El puente de fierro que une a la muralla y cruza el río Duero, en un día plomizo como si fuera un cetáceo húmedo montado en su celaje, nos deja embarcados en una visión que no avanza de tan plena.
Nos ofuscan los grises. Vemos tortuosa la marcha de los siglos. Entramos al medievo y salimos bañados en el conjuro del modernismo. Nuestros hombros se estremecen por el peso. Las rutas confluyen a un sólo punto que se fuga y parece juvenil nuestro olvido. No podemos bajar la vista, como si el canto de níquel de las gaviotas anunciaran que el puerto siguen siendo el mismo; su pico curvo anuncia la llegada de los rabelos en los que nunca iremos.

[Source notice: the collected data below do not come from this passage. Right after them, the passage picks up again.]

[src/rtl/lps_pkg.sv]
// Package: shared constants and types for the loop-bounded PC sequencer.
// Assumes: the configuration memory depth is a power of two addressed by the PC.
package lps_pkg;

    // Default PC width; 5 bits address 32 configuration entries.
    localparam int unsigned PC_W_DEF = 5;

    // Source chosen for the next program counter value.
    typedef enum logic [1:0] {
        SRC_HOLD = 2'd0,
        SRC_INC  = 2'd1,
        SRC_WRAP = 2'd2,
        SRC_JUMP = 2'd3
    } pc_src_e;

endpackage : lps_pkg

[src/rtl/lps_bound_regs.sv]
// Module: holds the loop-start and loop-end registers.
// Does:    both bounds reload together from the branch fields when load_i is high.
// Assumes: load_i is already qualified by the step strobe.
module lps_bound_regs #(
    parameter int unsigned PC_W = lps_pkg::PC_W_DEF
) (
    input  logic            clk,
    input  logic            rst_n,
    input  logic            load_i,
    input  logic [PC_W-1:0] start_i,
    input  logic [PC_W-1:0] end_i,
    output logic [PC_W-1:0] start_q,
    output logic [PC_W-1:0] end_q
);

    // Purpose: clear the bounds on reset and reload them on a stepped branch.
    always_ff @(posedge clk) begin
        if (!rst_n) begin
            start_q <= '0;
            end_q   <= '0;
        end else if (load_i) begin
            start_q <= start_i;
            end_q   <= end_i;
        end
    end

endmodule : lps_bound_regs

[src/rtl/lps_next_pc.sv]
// Module: combinational next-PC selector.
// Does:    picks hold, increment, wrap to loop-start, or branch target.
// Assumes: the increment wraps modulo 2**PC_W, and a branch takes priority over
//          the loop-end test.
module lps_next_pc #(
    parameter int unsigned PC_W = lps_pkg::PC_W_DEF
) (
    input  logic                 step_i,
    input  logic                 is_jump_i,
    input  logic                 has_dst_i,
    input  logic [PC_W-1:0]      dst_i,
    input  logic [PC_W-1:0]      new_start_i,
    input  logic [PC_W-1:0]      pc_q,
    input  logic [PC_W-1:0]      start_q,
    input  logic [PC_W-1:0]      end_q,
    output lps_pkg::pc_src_e     src_o,
    output logic [PC_W-1:0]      pc_nxt_o
);

    logic [PC_W-1:0] jump_tgt;
    logic [PC_W-1:0] pc_inc;
    logic            at_end;

    // Purpose: a branch without a named target lands on its own new loop start.
    always_comb jump_tgt = has_dst_i ? dst_i : new_start_i;

    // Purpose: compute the plain successor and the loop-end match.
    always_comb begin
        pc_inc = pc_q + PC_W'(1);
        at_end = (pc_q == end_q);
    end

    // Purpose: classify this cycle's counter update.
    always_comb begin
        if (!step_i)        src_o = lps_pkg::SRC_HOLD;
        else if (is_jump_i) src_o = lps_pkg::SRC_JUMP;
        else if (at_end)    src_o = lps_pkg::SRC_WRAP;
        else                src_o = lps_pkg::SRC_INC;
    end

    // Purpose: steer the chosen value onto the next-PC bus.
    always_comb begin
        unique case (src_o)
            lps_pkg::SRC_HOLD: pc_nxt_o = pc_q;
            lps_pkg::SRC_INC:  pc_nxt_o = pc_inc;
            lps_pkg::SRC_WRAP: pc_nxt_o = start_q;
            lps_pkg::SRC_JUMP: pc_nxt_o = jump_tgt;
            default:           pc_nxt_o = pc_q;
        endcase
    end

endmodule : lps_next_pc

[src/rtl/lps_strobe_regs.sv]
// Module: registers the single-cycle side-effect pulses of a stepped word.
// Does:    predicate clear after a stepped branch, address advance after a
//          stepped word whose trigger flag is set.
// Assumes: inputs are valid when step_i is high and ignored otherwise.
module lps_strobe_regs (
    input  logic clk,
    input  logic rst_n,
    input  logic step_i,
    input  logic is_jump_i,
    input  logic agu_trig_i,
    output logic pred_clr_q,
    output logic agu_step_q
);

    // Purpose: each pulse lasts one cycle because it is recomputed every cycle.
    always_ff @(posedge clk) begin
        if (!rst_n) begin
            pred_clr_q <= 1'b0;
            agu_step_q <= 1'b0;
        end else begin
            pred_clr_q <= step_i & is_jump_i;
            agu_step_q <= step_i & agu_trig_i;
        end
    end

endmodule : lps_strobe_regs

[src/rtl/loop_pc_sequencer.sv]
// Module: per-PE program counter sequencer with hardware loop bounds.
// Does:    steps a PC through the configuration memory, wraps from loop-end to
//          loop-start, and lets a branch both redirect the PC and reload the bounds.
// Assumes: decoded fields arrive with step_i; all outputs are registered.
module loop_pc_sequencer #(
    parameter int unsigned PC_W = lps_pkg::PC_W_DEF
) (
    input  logic            clk,
    input  logic            rst_n,
    input  logic            step_i,
    input  logic            is_jump_i,
    input  logic            jmp_has_dst_i,
    input  logic [PC_W-1:0] jmp_dst_i,
    input  logic [PC_W-1:0] loop_start_i,
    input  logic [PC_W-1:0] loop_end_i,
    input  logic            agu_trig_i,
    output logic [PC_W-1:0] pc_o,
    output logic            pred_clr_o,
    output logic            agu_step_o
);

    localparam int unsigned DEPTH = 1 << PC_W;

    logic [PC_W-1:0]  pc_q;
    logic [PC_W-1:0]  pc_nxt;
    logic [PC_W-1:0]  ls_q;
    logic [PC_W-1:0]  le_q;
    logic             bound_load;
    lps_pkg::pc_src_e pc_src;

    // Purpose: the bounds reload only on a branch that actually executes.
    always_comb bound_load = step_i & is_jump_i;

    lps_bound_regs #(.PC_W(PC_W)) u_bounds (
        .clk     (clk),
        .rst_n   (rst_n),
        .load_i  (bound_load),
        .start_i (loop_start_i),
        .end_i   (loop_end_i),
        .start_q (ls_q),
        .end_q   (le_q)
    );

    lps_next_pc #(.PC_W(PC_W)) u_next (
        .step_i      (step_i),
        .is_jump_i   (is_jump_i),
        .has_dst_i   (jmp_has_dst_i),
        .dst_i       (jmp_dst_i),
        .new_start_i (loop_start_i),
        .pc_q        (pc_q),
        .start_q     (ls_q),
        .end_q       (le_q),
        .src_o       (pc_src),
        .pc_nxt_o    (pc_nxt)
    );

    lps_strobe_regs u_strobes (
        .clk        (clk),
        .rst_n      (rst_n),
        .step_i     (step_i),
        .is_jump_i  (is_jump_i),
        .agu_trig_i (agu_trig_i),
        .pred_clr_q (pred_clr_o),
        .agu_step_q (agu_step_o)
    );

    // Purpose: program counter register, cleared to entry 0 on reset.
    always_ff @(posedge clk) begin
        if (!rst_n) pc_q <= '0;
        else        pc_q <= pc_nxt;
    end

    // Purpose: expose the counter.
    always_comb pc_o = pc_q;

    // Purpose: the counter must address every configuration entry.
    initial begin
        if (DEPTH != (1 << PC_W)) $error("configuration depth mismatch");
    end

endmodule : loop_pc_sequencer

El torrente de grises es un narcótico mas potente que el sueño. El acero se finge telaraña para tensar al dato histórico. No hay deseo de viaje. Ni olor a sal, ni voces de muchachas que puedan apartar esta grisalla que se niega al color. Un beso de piedra, de granito, parece que nos toca la frente. Largo y suave es el beso de los grises. Nos envanece, porque sabemos que ese beso nunca lo conocerá Afrodita.
Tal vez la quietud, este poblada por gruesas camadas de claros y de oscuros, desde Vila Nova de Gaia, así me lo parece.